Re: Solaris NIS sever srash resulted in MCSG Node reboot

Mahesh Babbar · ‎08-30-2004

Hello,

Environment is:

XP512 as Backend storage array
HPUX 11i two node cluster as NFS gateways connected via brocade switches
Solaris 8 as NIS master server

Background and Issue
--------------------

1. The Solaris NIS server went down at 5.00 AM in the morning.

2. This resulted in following mentioned messages in the /var/adm/syslog/syslog.log of the

NODE on which the packages were running.

Aug 31 07:39:10 cmgtpn1 syslog: svc_getreqset: No transport handle for fd 257
Aug 31 07:39:10 cmgtpn1 syslog: svc_getreqset: No transport handle for fd 258
-
-
-
Aug 31 09:08:41 cmgtpn1 EMS [1923]: ------ EMS Event Notification ------ Value: "error"

for Resource: "/cluster/package/package_status/itacpkg1" (Threshold: != " 1")

3. At 9.11 AM, the node cmgtpn1 got rebooted with following messages in the

/var/adm/syslog/syslog.log file.

Aug 31 09:11:15 cmgtpn1 cmsrvassistd[14799]: Unable to communicate with ServiceGuard main

daemon (cmcld): Network is unreachable
Aug 31 09:12:17 cmgtpn1 cmclconfd[1805]: The ServiceGuard daemon, /usr/lbin/cmcld[1806],

died upon receiving signal number 6.

QUESTION : WHY THE NODE SHOULD BE REBOOTED IN CASE THE NIS SERVER HAS GONE DOWN ?

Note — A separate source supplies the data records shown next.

Background: an optimization exercise with open tools, aiming at small area. Do not read the settings as production practice.
Function was checked by simulation only, so behaviour that the tests miss may differ from the original.

`flow/flow/run.sh`:
```
#!/bin/bash
# Standard layout, with these changes: ports are buffered with the smallest
# buffer; the clock tree uses clkbuf_8 leaves and no dummy loads; buffers
# that synthesis added are removed and its upsized cells set back to drive 1
# after floorplanning (repair_design and repair_timing resize as needed).
set -euo pipefail
export BUFFER_PORTS_ARGS="-buffer_cell sky130_fd_sc_hd__buf_1"
export CTS_ARGS="-sink_clustering_enable -repair_clock_nets -dont_use_dummy_load -sink_clustering_size 16 -sink_clustering_max_diameter 80 -buf_list sky130_fd_sc_hd__clkbuf_8 -root_buf sky130_fd_sc_hd__clkbuf_16"
export REMOVE_ABC_BUFFERS=1
export POST_FLOORPLAN_TCL="$PWD/flow/downsize.tcl"
bash standard.sh > standard.log 2>&1
```
`flow/flow/downsize.tcl`:
```
# Replace every combinational cell that synthesis sized up with the drive-1
# version of the same cell; placement's repair_design and repair_timing size
# back up what the layout needs.
set db [ord::get_db]
set block [ord::get_db_block]
set n 0
foreach inst [$block getInsts] {
  set name [[$inst getMaster] getName]
  if {[regexp {^(sky130_fd_sc_hd__[a-z0-9]+)_([0-9]+)$} $name -> base drv]} {
    if {$drv > 1 && ![string match "*__df*" $base] && ![string match "*__edf*" $base] \
        && ![string match "*clk*" $base] && ![string match "*conb*" $base]} {
      set new [$db findMaster ${base}_1]
      if {$new != "NULL" && $new != ""} {
        $inst swapMaster $new
        incr n
      }
    }
  }
}
puts "downsize.tcl: $n instances set to drive 1"
```
`flow/standard.sh`:
```
#!/bin/bash
# synth_recipe.tcl (not shown) runs the flow's synth.tcl, then flattens the netlist and writes it again
# the make line also repeats each setting of config.mk as NAME=value (left out here)
make -C /OpenROAD-flow-scripts/flow DESIGN_CONFIG=/design/flow/config.mk WORK_HOME=/design/flow/orfs CLKGATE_MAP_FILE= SYNTH_SCRIPT=/design/flow/synth_recipe.tcl "${@:-finish}"
```
Source: an optimization exercise on an open RTL-to-GDS flow (aim: small area and a short achievable clock period). Production flows keep margins and buffers that such runs may drop.
In this exercise RTL edits were held to simulation tests only and were not proved equivalent to the original.
Power figures rest on the tool's default switching activity, not on a simulated workload.

## v13
==> flow/design.v <==
module cpu (
  input clk, rst,
  output [15:0] MeAaddr, Baddr,
  output [15:0] MeMemResult,
  output [1:0] MeMemControl,
  input [15:0] AmemRead, BmemRead,
  output [175:0] registerValue
);
localparam NOP = 5'b00001;
localparam IDLE = 3'd0, EQZ = 3'd1, NEZ = 3'd2, TEQZ = 3'd3, TNEZ = 3'd4,
           JUMP = 3'd5, DB = 3'd6;
reg [4:0]  ifop, op;       
reg [10:0] iflo, lo;       
reg [15:0] pc;             
reg        s1, s2;         
always @(posedge clk or negedge rst)
  if (!rst) begin
    ifop <= NOP;
    op <= NOP;
    pc <= 16'h0000;
    s1 <= 1'b0;
    s2 <= 1'b0;
  end else begin
    ifop <= BmemRead[15:11];
    op <= ifop;
    pc <= Baddr;
    s1 <= 1'b1;
    s2 <= s1;
  end
always @(posedge clk) begin
  iflo <= BmemRead[10:0];
  lo <= iflo;
end
reg [3:0] xd, yd, zd;
reg [2:0] jc;
always @(*) begin
  xd = 0;
  yd = 0;
  zd = 4'hf;
  jc = IDLE;
  case (ifop)
    5'b00000: begin xd = 4'd9; zd = iflo[10:8]; end                  
    5'b00010: jc = DB;                                             
    5'b00100: begin xd = iflo[10:8]; jc = EQZ; end                   
    5'b00101: begin xd = iflo[10:8]; jc = NEZ; end                   
    5'b00110: begin xd = iflo[7:5]; zd = iflo[10:8]; end               
    5'b01000: begin xd = iflo[10:8]; zd = iflo[7:5]; end               
    5'b01001: begin xd = iflo[10:8]; zd = iflo[10:8]; end              
    5'b01010: xd = iflo[10:8];                                       
    5'b01100:
      case (iflo[10:8])
        3'b000: jc = TEQZ;                                         
        3'b001: jc = TNEZ;                                         
        3'b011: begin xd = 4'd9; zd = 4'd9; end                    
        3'b100: begin xd = iflo[7:5]; zd = 4'd9; end                 
        default: ;
      endcase
    5'b01101: zd = iflo[10:8];                                       
    5'b01111: begin xd = iflo[7:5]; zd = iflo[10:8]; end               
    5'b10010: begin yd = 4'd9; zd = iflo[10:8]; end                  
    5'b10011: begin yd = iflo[10:8]; zd = iflo[7:5]; end               
    5'b11010: begin xd = iflo[10:8]; yd = 4'd9; end                  
    5'b11011: begin xd = iflo[7:5]; yd = iflo[10:8]; end               
    5'b11100: begin xd = iflo[10:8]; yd = iflo[7:5]; zd = iflo[4:2]; end  
    5'b11101:
      case (iflo[4:0])
        5'b00000:
          case (iflo[7:5])
            3'b000: begin xd = iflo[10:8]; jc = JUMP; end            
            3'b010: zd = iflo[10:8];                                 
            default: ;
          endcase
        5'b00110, 5'b00111:                                        
          begin xd = iflo[7:5]; yd = iflo[10:8]; zd = iflo[7:5]; end
        5'b01010: begin xd = iflo[7:5]; yd = iflo[10:8]; end           
        5'b01100, 5'b01101:                                        
          begin xd = iflo[7:5]; yd = iflo[10:8]; zd = iflo[10:8]; end
        default: ;
      endcase
    5'b11110:
      if (iflo[0]) begin xd = iflo[10:8]; zd = 4'd8; end               
      else begin xd = 4'd8; zd = iflo[10:8]; end                     
    default: ;
  endcase
end
reg [3:0]  zi;              
reg        jEqz, jNez, jTeqz, jTnez, jJr, jB;
reg        fxE, fxM, fyE, fyM;  
reg  [15:0] exRes, meRes, exAddr, meAddr;
reg  [3:0]  exZ;
reg  [9:0]  meSel;          
reg  [1:0]  exCtl, meCtl;
reg         tf;
always @(posedge clk or negedge rst)
  if (!rst) begin
    zi <= 4'hf;
    {jEqz, jNez, jTeqz, jTnez, jJr, jB} <= 6'b000000;
    {fxE, fxM, fyE, fyM} <= 4'b0000;
  end else begin
    zi <= zd;
    jEqz <= jc == EQZ;
    jNez <= jc == NEZ;
    jTeqz <= jc == TEQZ;
    jTnez <= jc == TNEZ;
    jJr <= jc == JUMP;
    jB <= jc == DB;
    fxE <= xd == zi;
    fxM <= xd == exZ;
    fyE <= yd == zi;
    fyM <= yd == exZ;
  end
wire [15:0] meVal = meCtl[1] ? AmemRead : meRes;
reg  [15:0] q [0:9];       
wire [15:0] rv [0:9];      
genvar i;
generate
  for (i = 0; i < 10; i = i + 1) begin : regs
    assign rv[i] = meSel[i] ? meVal : q[i];
    always @(posedge clk)
      q[i] <= rv[i];
  end
endgenerate
assign registerValue = {rv[0], rv[1], rv[2], rv[3], rv[4], rv[5], rv[6], rv[7],
                        rv[8], rv[9], 16'h0000};
reg [15:0] rx, ry;
always @(*) begin
  rx = 16'h0000;
  ry = 16'h0000;
  case (xd)
    4'd0: rx = rv[0]; 4'd1: rx = rv[1]; 4'd2: rx = rv[2]; 4'd3: rx = rv[3];
    4'd4: rx = rv[4]; 4'd5: rx = rv[5]; 4'd6: rx = rv[6]; 4'd7: rx = rv[7];
    4'd8: rx = rv[8]; 4'd9: rx = rv[9];
    default: ;
  endcase
  case (yd)
    4'd0: ry = rv[0]; 4'd1: ry = rv[1]; 4'd2: ry = rv[2]; 4'd3: ry = rv[3];
    4'd4: ry = rv[4]; 4'd5: ry = rv[5]; 4'd6: ry = rv[6]; 4'd7: ry = rv[7];
    4'd9: ry = rv[9];
    default: ;
  endcase
end
reg [15:0] qx, qy;
always @(posedge clk) begin
  qx <= rx;
  qy <= ry;
end
wire [15:0] opX = fxE ? exRes : fxM ? meVal : qx;
wire [15:0] opY = fyE ? exRes : fyM ? meVal : qy;
wire [15:0] sext8 = {{8{lo[7]}}, lo[7:0]};
wire [15:0] sext11 = {{5{lo[10]}}, lo[10:0]};
wire useAm = fxM & ~fxE & meCtl[1];
wire earlyZero = fxE ? ~|exRes : fxM ? ~|meRes : ~|qx;
wire amZero = ~|AmemRead;
wire tTake = (jTeqz & ~tf) | (jTnez & tf) | jJr | jB;
wire takeZ = tTake | jEqz;      
wire takeNz = tTake | jNez;     
wire [15:0] relPC = pc + (jB ? sext11 : sext8);
wire [15:0] seqPC = pc + {15'd0, s2};
wire [15:0] target = jJr ? opX : relPC;
wire [15:0] pcZ = takeZ ? target : seqPC;
wire [15:0] pcNz = takeNz ? target : seqPC;
wire [15:0] pcE = earlyZero ? pcZ : pcNz;
assign Baddr = useAm ? (amZero ? pcZ : pcNz) : pcE;
wire is11101 = (op == 5'b11101);
wire isSub = (op == 5'b11100 && lo[1]) || op == 5'b01010 || is11101;
wire [15:0] addB = (op == 5'b11100 || is11101) ? opY :
                   (op == 5'b01000) ? {{12{lo[3]}}, lo[3:0]} : sext8;
wire [16:0] sum = {1'b0, opX} + {1'b0, isSub ? ~addB : addB} + {16'd0, isSub};
wire [3:0] shImm = (lo[4:2] == 3'd0) ? 4'd8 : {1'b0, lo[4:2]};
wire [3:0] shrAmt = (op == 5'b00110) ? shImm : opY[3:0];
function [15:0] rev16(input [15:0] v);
  integer k;
  for (k = 0; k < 16; k = k + 1)
    rev16[k] = v[15 - k];
endfunction
wire shLeft = lo[1:0] == 2'b00;       
wire [15:0] shIn = shLeft ? rev16(opX) : opX;
wire [15:0] shOut = shIn >> shrAmt;
wire [15:0] shr = (is11101 && |opY[15:4]) ? 16'h0000 : shOut;
wire [15:0] shl = rev16(shOut);
wire selAdd = op == 5'b00000 || op == 5'b01000 || op == 5'b01001 ||
              (op == 5'b01100 && lo[10:8] == 3'b011) || (op == 5'b11100 && lo[0]);
wire selX = (op == 5'b01100 && lo[10:8] == 3'b100) || op == 5'b01111 ||
            op == 5'b11010 || op == 5'b11011 || op == 5'b11110;
wire selLi = op == 5'b01101;
wire selShl = op == 5'b00110 && lo[1:0] == 2'b00;
wire selShr = (op == 5'b00110 && lo[1]) || (is11101 && lo[4:1] == 4'b0011);
wire selPC = is11101 && lo[7:0] == 8'b01000000;
wire selAnd = is11101 && lo[4:0] == 5'b01100;
wire selOr = is11101 && lo[4:0] == 5'b01101;
wire [15:0] res = ({16{selAdd}} & sum[15:0]) | ({16{selX}} & opX) |
                  ({16{selLi}} & {8'd0, lo[7:0]}) | ({16{selShl}} & shl) |
                  ({16{selShr}} & shr) | ({16{selPC}} & pc) |
                  ({16{selAnd}} & (opX & opY)) | ({16{selOr}} & (opX | opY));
wire tSlti = op == 5'b01010;
wire tSlt = is11101 && lo[4:0] == 5'b00010;
wire tCmp = is11101 && lo[4:0] == 5'b01010;
wire tNext = tSlti ? ~sum[16] : tCmp ? |sum[15:0] : tSlt ? 1'b0 : tf;
wire isMem = op[4] && !op[2] && op[1];           
wire [1:0] ctl = isMem ? (op[3] ? 2'b01 : 2'b10) : 2'b00;
wire [15:0] addr = opY + (op[0] ? {{11{lo[4]}}, lo[4:0]} : sext8);
always @(posedge clk or negedge rst)
  if (!rst) begin
    exZ <= 4'hf;
    meSel <= 10'h3ff;
    exCtl <= 2'b00;
    meCtl <= 2'b00;
    tf <= 1'b0;
    meRes <= 16'h0000;
  end else begin
    exZ <= zi;
    meSel <= 10'd1 << exZ;
    exCtl <= ctl;
    meCtl <= exCtl;
    tf <= tNext;
    meRes <= exRes;
  end
always @(posedge clk) begin
  exRes <= res;
  exAddr <= addr;
  meAddr <= exAddr;
end
assign MeAaddr = meAddr;
assign MeMemResult = meRes;
assign MeMemControl = meCtl;
endmodule
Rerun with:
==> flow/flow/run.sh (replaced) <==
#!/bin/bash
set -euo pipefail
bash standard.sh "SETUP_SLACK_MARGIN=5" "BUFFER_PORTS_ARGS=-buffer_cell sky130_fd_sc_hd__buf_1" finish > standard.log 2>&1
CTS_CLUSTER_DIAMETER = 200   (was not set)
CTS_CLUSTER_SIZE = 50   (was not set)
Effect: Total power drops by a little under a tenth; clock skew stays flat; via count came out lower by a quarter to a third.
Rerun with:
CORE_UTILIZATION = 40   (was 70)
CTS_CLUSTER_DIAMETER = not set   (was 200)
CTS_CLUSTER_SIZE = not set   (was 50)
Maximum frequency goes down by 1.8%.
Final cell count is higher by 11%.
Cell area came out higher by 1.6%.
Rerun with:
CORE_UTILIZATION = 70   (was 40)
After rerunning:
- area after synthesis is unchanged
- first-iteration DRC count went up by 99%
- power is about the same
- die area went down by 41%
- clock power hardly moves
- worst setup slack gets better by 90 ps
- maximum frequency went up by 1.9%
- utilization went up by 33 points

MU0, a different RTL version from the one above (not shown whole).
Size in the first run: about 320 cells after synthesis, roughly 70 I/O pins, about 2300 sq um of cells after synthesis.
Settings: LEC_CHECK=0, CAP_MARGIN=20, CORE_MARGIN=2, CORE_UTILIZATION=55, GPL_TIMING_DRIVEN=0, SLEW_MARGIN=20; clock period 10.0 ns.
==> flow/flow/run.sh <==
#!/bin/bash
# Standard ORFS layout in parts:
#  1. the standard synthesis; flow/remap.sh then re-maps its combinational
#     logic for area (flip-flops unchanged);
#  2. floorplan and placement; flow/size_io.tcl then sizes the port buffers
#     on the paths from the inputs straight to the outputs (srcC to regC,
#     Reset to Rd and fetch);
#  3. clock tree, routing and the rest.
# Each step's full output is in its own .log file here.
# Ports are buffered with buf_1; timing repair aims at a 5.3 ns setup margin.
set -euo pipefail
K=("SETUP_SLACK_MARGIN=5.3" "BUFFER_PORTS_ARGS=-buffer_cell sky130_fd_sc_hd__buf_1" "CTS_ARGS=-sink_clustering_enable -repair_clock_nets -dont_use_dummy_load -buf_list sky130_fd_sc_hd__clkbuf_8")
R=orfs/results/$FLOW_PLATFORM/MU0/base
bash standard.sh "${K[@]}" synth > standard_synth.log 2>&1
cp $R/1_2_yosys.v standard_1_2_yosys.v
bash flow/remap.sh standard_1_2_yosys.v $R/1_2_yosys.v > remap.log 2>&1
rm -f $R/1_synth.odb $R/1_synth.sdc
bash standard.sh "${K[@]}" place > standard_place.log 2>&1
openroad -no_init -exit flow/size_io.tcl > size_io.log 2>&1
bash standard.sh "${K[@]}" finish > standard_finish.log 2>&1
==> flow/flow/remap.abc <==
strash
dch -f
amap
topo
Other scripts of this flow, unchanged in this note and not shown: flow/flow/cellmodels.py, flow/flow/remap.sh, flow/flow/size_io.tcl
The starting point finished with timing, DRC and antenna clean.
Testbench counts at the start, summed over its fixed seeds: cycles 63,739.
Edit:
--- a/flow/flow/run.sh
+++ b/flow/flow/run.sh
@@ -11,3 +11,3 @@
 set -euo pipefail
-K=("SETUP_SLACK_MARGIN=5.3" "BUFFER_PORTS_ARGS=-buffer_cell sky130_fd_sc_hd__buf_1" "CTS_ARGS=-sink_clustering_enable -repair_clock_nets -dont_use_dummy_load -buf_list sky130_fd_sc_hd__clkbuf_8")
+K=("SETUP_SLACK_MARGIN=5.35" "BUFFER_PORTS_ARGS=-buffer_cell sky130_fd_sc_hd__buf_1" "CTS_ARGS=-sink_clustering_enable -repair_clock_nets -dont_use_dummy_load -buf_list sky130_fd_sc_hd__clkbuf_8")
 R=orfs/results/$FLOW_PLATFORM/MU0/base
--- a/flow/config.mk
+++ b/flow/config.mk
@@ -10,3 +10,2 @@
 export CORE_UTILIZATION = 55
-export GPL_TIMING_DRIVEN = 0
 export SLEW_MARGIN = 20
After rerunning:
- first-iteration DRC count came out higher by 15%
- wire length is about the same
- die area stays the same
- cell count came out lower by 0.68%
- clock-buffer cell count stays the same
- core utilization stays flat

4. All the packages shifted to second node at 9:14 AM.

5. Following messages start to appear again on the second node (cmgtpn2). The NIS server is

still DOWN.

Aug 31 09:21:29 cmgtpn2 syslog: svc_getreqset: No transport handle for fd 257
Aug 31 09:21:29 cmgtpn2 syslog: svc_getreqset: No transport handle for fd 258
Aug 31 09:21:29 cmgtpn2 syslog: svc_getreqset: No transport handle for fd 259
Aug 31 09:25:00 cmgtpn2 syslog: svc_getreqset: No transport handle for fd 260
-
-
-
Aug 31 09:37:17 cmgtpn2 syslog: svc_getreqset: No transport handle for fd 261
Aug 31 09:37:17 cmgtpn2 syslog: svc_getreqset: No transport handle for fd 262
Aug 31 09:37:17 cmgtpn2 syslog: svc_getreqset: No transport handle for fd 259
Aug 31 09:40:48 cmgtpn2 syslog: svc_getreqset: No transport handle for fd 257
Aug 31 09:51:43 cmgtpn2 cmsrvassistd[1842]: Lost connection with ServiceGuard cluster

daemon (cmcld): Connection timed out
Aug 31 09:54:49 cmgtpn2 cmlvmd: Could not read messages from /usr/lbin/cmcld: Connection

timed out
Aug 31 09:54:49 cmgtpn2 cmlvmd: CLVMD exiting
Aug 31 09:54:49 cmgtpn2 cmsrvassistd[149]: Unable to communicate with ServiceGuard main

daemon (cmcld): Network is unreachable
Aug 31 09:55:51 cmgtpn2 cmclconfd[1800]: The ServiceGuard daemon, /usr/lbin/cmcld[1801],

died upon receiving signal number 6.
#

6. At that point, the second node also went rebooted with packages throwing back on the

first node.

QUESTION : Why the cluster node should get rebooted if the NIS server crashes ?

Regards

Mahesh

melvyn burnard · ‎08-30-2004

How are the two nodes configured to get their services?
SG needs to have access to specific services as listed in the /etc/services file
grep hacl /etc/services
If the nodes are configured to use NIS and NOT their own serviecs, then when the NIS server died, they had communication issues, and therefore you get errors.
Also the package may have reliance on the NIS server, and may have a FAIL_FAST variable set to yes which would TOC the node if the package lost a service.
these are the clues:

cmsrvassistd[1842]: Lost connection with ServiceGuard cluster daemon (cmcld): connection timed out
etc

My house is the bank's, my money the wife's, But my opinions belong to me, not HP!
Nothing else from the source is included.